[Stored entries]
=== Begin Enclosure ===

<file path="config.mk">
export PLATFORM = sky130hd
export DESIGN_NAME = font_glyph_streamer
export DESIGN_NICKNAME = d
export VERILOG_FILES = /design/src/rtl/font_pkg.sv /design/src/rtl/font_rom_sync.sv /design/src/rtl/font_glyph_streamer.sv
export SDC_FILE = /design/constraint.sdc
export NUM_CORES = 1
export LEC_CHECK = 0
export CORE_UTILIZATION = 45
export DETAILED_ROUTE_END_ITERATION = 12
export PLACE_DENSITY = 0.73
export SLEW_MARGIN = 30
export SYNTH_ARGS = -nofsm -noshare
export SYNTH_HDL_FRONTEND = slang
export SYNTH_SLANG_ARGS = --single-unit
</file>
<file path="constraint.sdc">
create_clock -name Clk -period 3.6 [get_ports Clk]
set_input_delay 0.36 -clock Clk [delete_from_list [all_inputs] [get_ports Clk]]
set_output_delay 0.36 -clock Clk [all_outputs]
set_load 0.005 [all_outputs]
</file>
<file path="src/rtl/font_pkg.sv">
// Shared font definitions: default glyph geometry, glyph codes, the streamer FSM
// state type and the built-in digit/score glyph image (rows 2..11 carry ink).
package font_pkg;

  localparam int NUM_GLYPHS_DEF = 16;
  localparam int GLYPH_H_DEF    = 16;
  localparam int GLYPH_W_DEF    = 8;

  localparam logic [3:0] CHAR_C     = 4'hA;
  localparam logic [3:0] CHAR_E     = 4'hB;
  localparam logic [3:0] CHAR_O     = 4'hC;
  localparam logic [3:0] CHAR_R     = 4'hD;
  localparam logic [3:0] CHAR_S     = 4'hE;
  localparam logic [3:0] CHAR_BLANK = 4'hF;

  typedef enum logic [1:0] {IDLE, FETCH, SHIFT} state_t;

  // Glyph bitmaps hold rows 2..11 only, top row in the most significant byte.
  function automatic logic [7:0] font_row(input logic [3:0] code, input logic [3:0] row);
    logic [79:0] g;
    logic [79:0] sh;
    case (code)
      4'h0:       g = 80'h7CC6C6CED6E6C6C6C67C;
      4'h1:       g = 80'h1838781818181818187E;
      4'h2:       g = 80'h7CC6060C183060C0C6FE;
      4'h3:       g = 80'h7CC606063C060606C67C;
      4'h4:       g = 80'h0C1C3C6CCCFE0C0C0C1E;
      4'h5:       g = 80'hFEC0C0FC06060606C67C;
      4'h6:       g = 80'h3860C0C0FCC6C6C6C67C;
      4'h7:       g = 80'hFEC6060C183030303030;
      4'h8:       g = 80'h7CC6C6C67CC6C6C6C67C;
      4'h9:       g = 80'h7CC6C6C67E0606060C78;
      CHAR_C:     g = 80'h3C66C2C0C0C0C0C2663C;
      CHAR_E:     g = 80'hFE6662687868606266FE;
      CHAR_O:     g = 80'h7CC6C6C6C6C6C6C6C67C;
      CHAR_R:     g = 80'hFC6666667C6C666666E6;
      CHAR_S:     g = 80'h7CC6C660380C06C6C67C;
      CHAR_BLANK: g = '0;
      default:    g = '0;
    endcase
    font_row = '0;
    if (row >= 4'd2 && row <= 4'd11) begin
      sh = g >> (8 * (11 - int'(row)));
      font_row = sh[7:0];
    end
  endfunction

endpackage

</file>
<file path="src/rtl/font_rom_sync.sv">
// Registered-read glyph ROM; data appears the cycle after an enabled address.
// Only the built-in digit/score image is baked in; any other FONT_FILE name reads as blank.
module font_rom_sync
  import font_pkg::*;
#(
  parameter int DEPTH     = 256,
  parameter int WIDTH     = 8,
  parameter int ROWS      = 16,
  parameter     FONT_FILE = "font_digits.mem",
  localparam int AW       = $clog2(DEPTH)
) (
  input  logic             clk,
  input  logic             en,
  input  logic [AW-1:0]    addr,
  output logic [WIDTH-1:0] rd_dat
);

  localparam bit BUILTIN = (FONT_FILE == "font_digits.mem");

  function automatic logic [WIDTH-1:0] image_word(input logic [AW-1:0] a);
    int idx;
    int code;
    int row;
    idx  = int'(a);
    code = idx / ROWS;
    row  = idx % ROWS;
    image_word = '0;
    if (BUILTIN && idx < DEPTH && code < 16 && row < 16)
      image_word = WIDTH'(font_row(4'(code), 4'(row)));
  endfunction

  always_ff @(posedge clk) begin
    if (en)
      rd_dat <= image_word(addr);
  end

endmodule

</file>
<file path="src/rtl/font_glyph_streamer.sv">
// Glyph row streamer: one (code,row) request -> GLYPH_W*SCALE pixel beats, MSB first.
// Latency: first pixel beat two cycles after the request handshake.
// Backpressure: beats hold while pix_ready=0; req_ready only in IDLE. Option: FONT_UNDERLINE_EN.
module font_glyph_streamer
  import font_pkg::*;
#(
  parameter int NUM_GLYPHS = NUM_GLYPHS_DEF,
  parameter int GLYPH_H    = GLYPH_H_DEF,
  parameter int GLYPH_W    = GLYPH_W_DEF,
  parameter int SCALE      = 1,
  parameter     FONT_FILE  = "font_digits.mem",
  localparam int CODE_W    = $clog2(NUM_GLYPHS),
  localparam int ROW_W     = $clog2(GLYPH_H)
) (
  input  logic              Clk,
  input  logic              Reset,
  input  logic              req_valid,
  output logic              req_ready,
  input  logic [CODE_W-1:0] req_char,
  input  logic [ROW_W-1:0]  req_row,
`ifdef FONT_UNDERLINE_EN
  input  logic              req_uline,
`endif
  output logic              pix_valid,
  input  logic              pix_ready,
  output logic              pix_on,
  output logic              pix_last
);

  localparam int DEPTH  = NUM_GLYPHS * GLYPH_H;
  localparam int ADDR_W = $clog2(DEPTH);
  localparam int COL_W  = $clog2(GLYPH_W);
  localparam int REP_W  = (SCALE > 1) ? $clog2(SCALE) : 1;

  localparam logic [CODE_W:0] CODE_LIM = (CODE_W+1)'(NUM_GLYPHS);
  localparam logic [ROW_W:0]  ROW_LIM  = (ROW_W+1)'(GLYPH_H);
  localparam logic [COL_W-1:0] COL_LAST = COL_W'(GLYPH_W - 1);
  localparam logic [REP_W-1:0] REP_LAST = REP_W'(SCALE - 1);

  state_t state, state_nxt;

  logic               req_fire;
  logic               in_range;
  logic               rom_en;
  logic [ADDR_W-1:0]  rom_addr;
  logic [GLYPH_W-1:0] rom_dat;
  logic [GLYPH_W-1:0] load_row;
  logic [GLYPH_W-1:0] shift_reg;
  logic [COL_W-1:0]   col_cnt;
  logic [REP_W-1:0]   rep_cnt;
  logic               blank_q;
  logic               beat_acc;
  logic               last_beat;

  assign req_ready = (state == IDLE) && !Reset;
  assign req_fire  = req_valid && req_ready;
  assign in_range  = ({1'b0, req_char} < CODE_LIM) && ({1'b0, req_row} < ROW_LIM);

  // The ROM is addressed straight from the request so its data is ready during FETCH.
  assign rom_en   = req_fire && in_range;
  assign rom_addr = ADDR_W'(req_char) * ADDR_W'(GLYPH_H) + ADDR_W'(req_row);

  font_rom_sync #(
    .DEPTH    (DEPTH),
    .WIDTH    (GLYPH_W),
    .ROWS     (GLYPH_H),
    .FONT_FILE(FONT_FILE)
  ) u_rom (
    .clk   (Clk),
    .en    (rom_en),
    .addr  (rom_addr),
    .rd_dat(rom_dat)
  );

`ifdef FONT_UNDERLINE_EN
  logic uline_q;

  always_ff @(posedge Clk or posedge Reset) begin
    if (Reset)
      uline_q <= 1'b0;
    else if (req_fire)
      uline_q <= req_uline && (req_row == ROW_W'(GLYPH_H - 3));
  end

  assign load_row = blank_q ? '0 : (uline_q ? '1 : rom_dat);
`else
  assign load_row = blank_q ? '0 : rom_dat;
`endif

  assign beat_acc  = (state == SHIFT) && pix_ready;
  assign last_beat = (col_cnt == COL_LAST) && (rep_cnt == REP_LAST);

  always_ff @(posedge Clk or posedge Reset) begin
    if (Reset)
      state <= IDLE;
    else
      state <= state_nxt;
  end

  always_comb begin
    state_nxt = state;
    pix_valid = 1'b0;
    pix_on    = 1'b0;
    pix_last  = 1'b0;
    case (state)
      IDLE:  if (req_fire) state_nxt = FETCH;
      FETCH: state_nxt = SHIFT;
      SHIFT: begin
        pix_valid = 1'b1;
        pix_on    = shift_reg[GLYPH_W-1];
        pix_last  = last_beat;
        if (beat_acc && last_beat)
          state_nxt = IDLE;
      end
      default: state_nxt = IDLE;
    endcase
  end

  always_ff @(posedge Clk or posedge Reset) begin
    if (Reset) begin
      shift_reg <= '0;
      col_cnt   <= '0;
      rep_cnt   <= '0;
      blank_q   <= 1'b0;
    end else begin
      if (req_fire)
        blank_q <= !in_range;
      if (state == FETCH) begin
        shift_reg <= load_row;
        col_cnt   <= '0;
        rep_cnt   <= '0;
      end else if (beat_acc) begin
        if (rep_cnt != REP_LAST) begin
          rep_cnt <= rep_cnt + REP_W'(1);
        end else begin
          rep_cnt   <= '0;
          shift_reg <= {shift_reg[GLYPH_W-2:0], 1'b0};
          col_cnt   <= col_cnt + COL_W'(1);
        end
      end
    end
  end

endmodule

</file>
==> impl_metrics.csv, run 1 <==
group,metric,value,unit
grt,gr-usage-met2,0.373,
detailed_routing,dr.pass1.iters,5,
yosys,ys_seq_area_frac,0.201,
setup_path,rr_worst_depth,2,
timing,max_slew.worst_pin.slew,0.863,ns
clock_tree,cts.htree.levels,1,
floorplanning,die-area,0.00595,mm2
pwr,p_total,0.979,mW
clock_tree,clockBufferDepth,2,
grt,grt_pass1_vias,2256,
detailed_routing,drt_wl_total,6.96,mm
setup_path,cp_max_fo,10,
setup_path,worst-r2r-setup-slack,1.89,ns
yosys,netlist_area,0.00254,mm2
grt,busiest_layer,"met2",
pwr,leakagePower,1.05,nW
yosys,syn_inst,327,
detailed_routing,vias,2547,
pwr,p_per_area,363,mW/mm2
timing,fin_crit,2.87,ns
flow_run,maxCapViolations,0,
yosys,ys_async_sr_fraction,0.632,
placement,dp_hpwl,5.03,mm
setup_path,rr_startpoint,"state[1]",
floorplanning,rows,26,
floorplanning,die_x,77.1,um
layout,areaGrowthSynthToFinish,6.26,%
layout,final_cells,391,
layout,drive_gt1_frac,0.0872,
yosys,yosysWarnings,0,
timing,hold_viol,0,
floorplanning,fp.dieH,77.1,um
timing,setup_viol,0,
detailed_routing,drtIter0Drc,250,
floorplanning,io_pins,16,
floorplanning,core,0.00527,mm2
floorplanning,initial_utilization,0.482,
grt,grt_overflow,0,
timing,rsz0062_at_grt,"no",
layout,layout.cells.most_common,"nand2_1",
grt,met3_usage,0.0357,
timing,clock.fmax,348,MHz
setup_path,arrival,2.99,ns
detailed_routing,drc,0,
placement,place_congestion,1.02,
grt,grt_pass1_wl,11.6,mm
yosys,synth_seq_cells,19,
clock_tree,clk_pin_slew,0.07,ns
timing,finalCritPeriodShare,0.798,
layout,finalNetCount,346,
timing,maxSlewViolCount,0,
grt,antenna_found_initial,0,
setup_path,required,3.72,ns
clock_tree,cts_resized,0,
timing,skew,0.00431,ns
grt,grt.met1_usage,0.352,
clock_tree,cts_tree,"yes",
hold_path,hold_path_class,"in -> async",
yosys,synth_fp_nets,351,
grt,grt_util_all_layers,0.247,
layout,final_cell_mix,"nand2_1 (37), a21oi_1 (21), o21ai_0 (17), nor2_1 (17), nand2b_1 (17)",
setup_path,timing.rr.end,"u_rom.rd_dat[4]",
detailed_routing,via_per_inst,6.51,
setup_path,start_kind,"input pin",
pwr,vdd_drop_max,0.213,mV
clock_tree,cts_setup_buffers,0,
grt,grt_start_max_net_pins,51,
timing,relSlewSlack,0.425,
placement,portBuffers,15,
clock_tree,cts_hold_buf,0,
placement,dp_cells,387,
clock_tree,cts.root.buffer_cell,"clkbuf_8",
yosys,synth_area_per_cell,7.76,um2
detailed_routing,wl_per_cell,17.8,um
setup_path,worstSetupPathType,"in -> reg",
timing,tns,0,ns
yosys,synth_cell_types,61,
clock_tree,cts_sinks,19,
yosys,synth_flop_cell,"dfrtp_1",
setup_path,worstSetupEndpointType,"flip-flop",
clock_tree,numCtsBuffers,3,
detailed_routing,ant_nets,0,
outcome,status,"complete, no violations",
yosys,synth_edf_count,7,
layout,n_antenna_cell,0,
clock_tree,clock_latency,0.26,ns
## cells by family (layout without fill, tap and decap cells)
kind of cell,after synthesis,count (layout),share of synthesized area
AO/OA/AOI/OAI,110,110,0.311
XOR/XNOR,1,1,0.00345
adder cells (fa/ha/maj),12,12,0.0591
buffers and inverters,46,40,0.0892
flip-flops,19,19,0.201
multiplexers,20,20,0.102
AND/OR/NAND/NOR,119,119,0.235
## stage by stage
step | instance area, um2 | util | hold WS, ns | setup WS (ns)
detailed placement | 2650 | 0.503 | 0.527 | 0.539
finish | 2700 | 0.512 | 0.452 | 0.726
floorplan | 2540 | - | 0.225 | 1.31
global placement | 2650 | 0.503 | 0.518 | 0.569
CTS | 2700 | 0.512 | 0.469 | 0.787
global route | 2700 | 0.512 | 0.526 | 0.573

=== End Enclosure ===

# Task to carry out
Output, please, only the lines running from the start of the entries through the line that contains "g = 80'hFEC6060C183030303030;", including both of those lines.

# Solution for this problem
<file path="config.mk">
export PLATFORM = sky130hd
export DESIGN_NAME = font_glyph_streamer
export DESIGN_NICKNAME = d
export VERILOG_FILES = /design/src/rtl/font_pkg.sv /design/src/rtl/font_rom_sync.sv /design/src/rtl/font_glyph_streamer.sv
export SDC_FILE = /design/constraint.sdc
export NUM_CORES = 1
export LEC_CHECK = 0
export CORE_UTILIZATION = 45
export DETAILED_ROUTE_END_ITERATION = 12
export PLACE_DENSITY = 0.73
export SLEW_MARGIN = 30
export SYNTH_ARGS = -nofsm -noshare
export SYNTH_HDL_FRONTEND = slang
export SYNTH_SLANG_ARGS = --single-unit
</file>
<file path="constraint.sdc">
create_clock -name Clk -period 3.6 [get_ports Clk]
set_input_delay 0.36 -clock Clk [delete_from_list [all_inputs] [get_ports Clk]]
set_output_delay 0.36 -clock Clk [all_outputs]
set_load 0.005 [all_outputs]
</file>
<file path="src/rtl/font_pkg.sv">
// Shared font definitions: default glyph geometry, glyph codes, the streamer FSM
// state type and the built-in digit/score glyph image (rows 2..11 carry ink).
package font_pkg;

  localparam int NUM_GLYPHS_DEF = 16;
  localparam int GLYPH_H_DEF    = 16;
  localparam int GLYPH_W_DEF    = 8;

  localparam logic [3:0] CHAR_C     = 4'hA;
  localparam logic [3:0] CHAR_E     = 4'hB;
  localparam logic [3:0] CHAR_O     = 4'hC;
  localparam logic [3:0] CHAR_R     = 4'hD;
  localparam logic [3:0] CHAR_S     = 4'hE;
  localparam logic [3:0] CHAR_BLANK = 4'hF;

  typedef enum logic [1:0] {IDLE, FETCH, SHIFT} state_t;

  // Glyph bitmaps hold rows 2..11 only, top row in the most significant byte.
  function automatic logic [7:0] font_row(input logic [3:0] code, input logic [3:0] row);
    logic [79:0] g;
    logic [79:0] sh;
    case (code)
      4'h0:       g = 80'h7CC6C6CED6E6C6C6C67C;
      4'h1:       g = 80'h1838781818181818187E;
      4'h2:       g = 80'h7CC6060C183060C0C6FE;
      4'h3:       g = 80'h7CC606063C060606C67C;
      4'h4:       g = 80'h0C1C3C6CCCFE0C0C0C1E;
      4'h5:       g = 80'hFEC0C0FC06060606C67C;
      4'h6:       g = 80'h3860C0C0FCC6C6C6C67C;
      4'h7:       g = 80'hFEC6060C183030303030;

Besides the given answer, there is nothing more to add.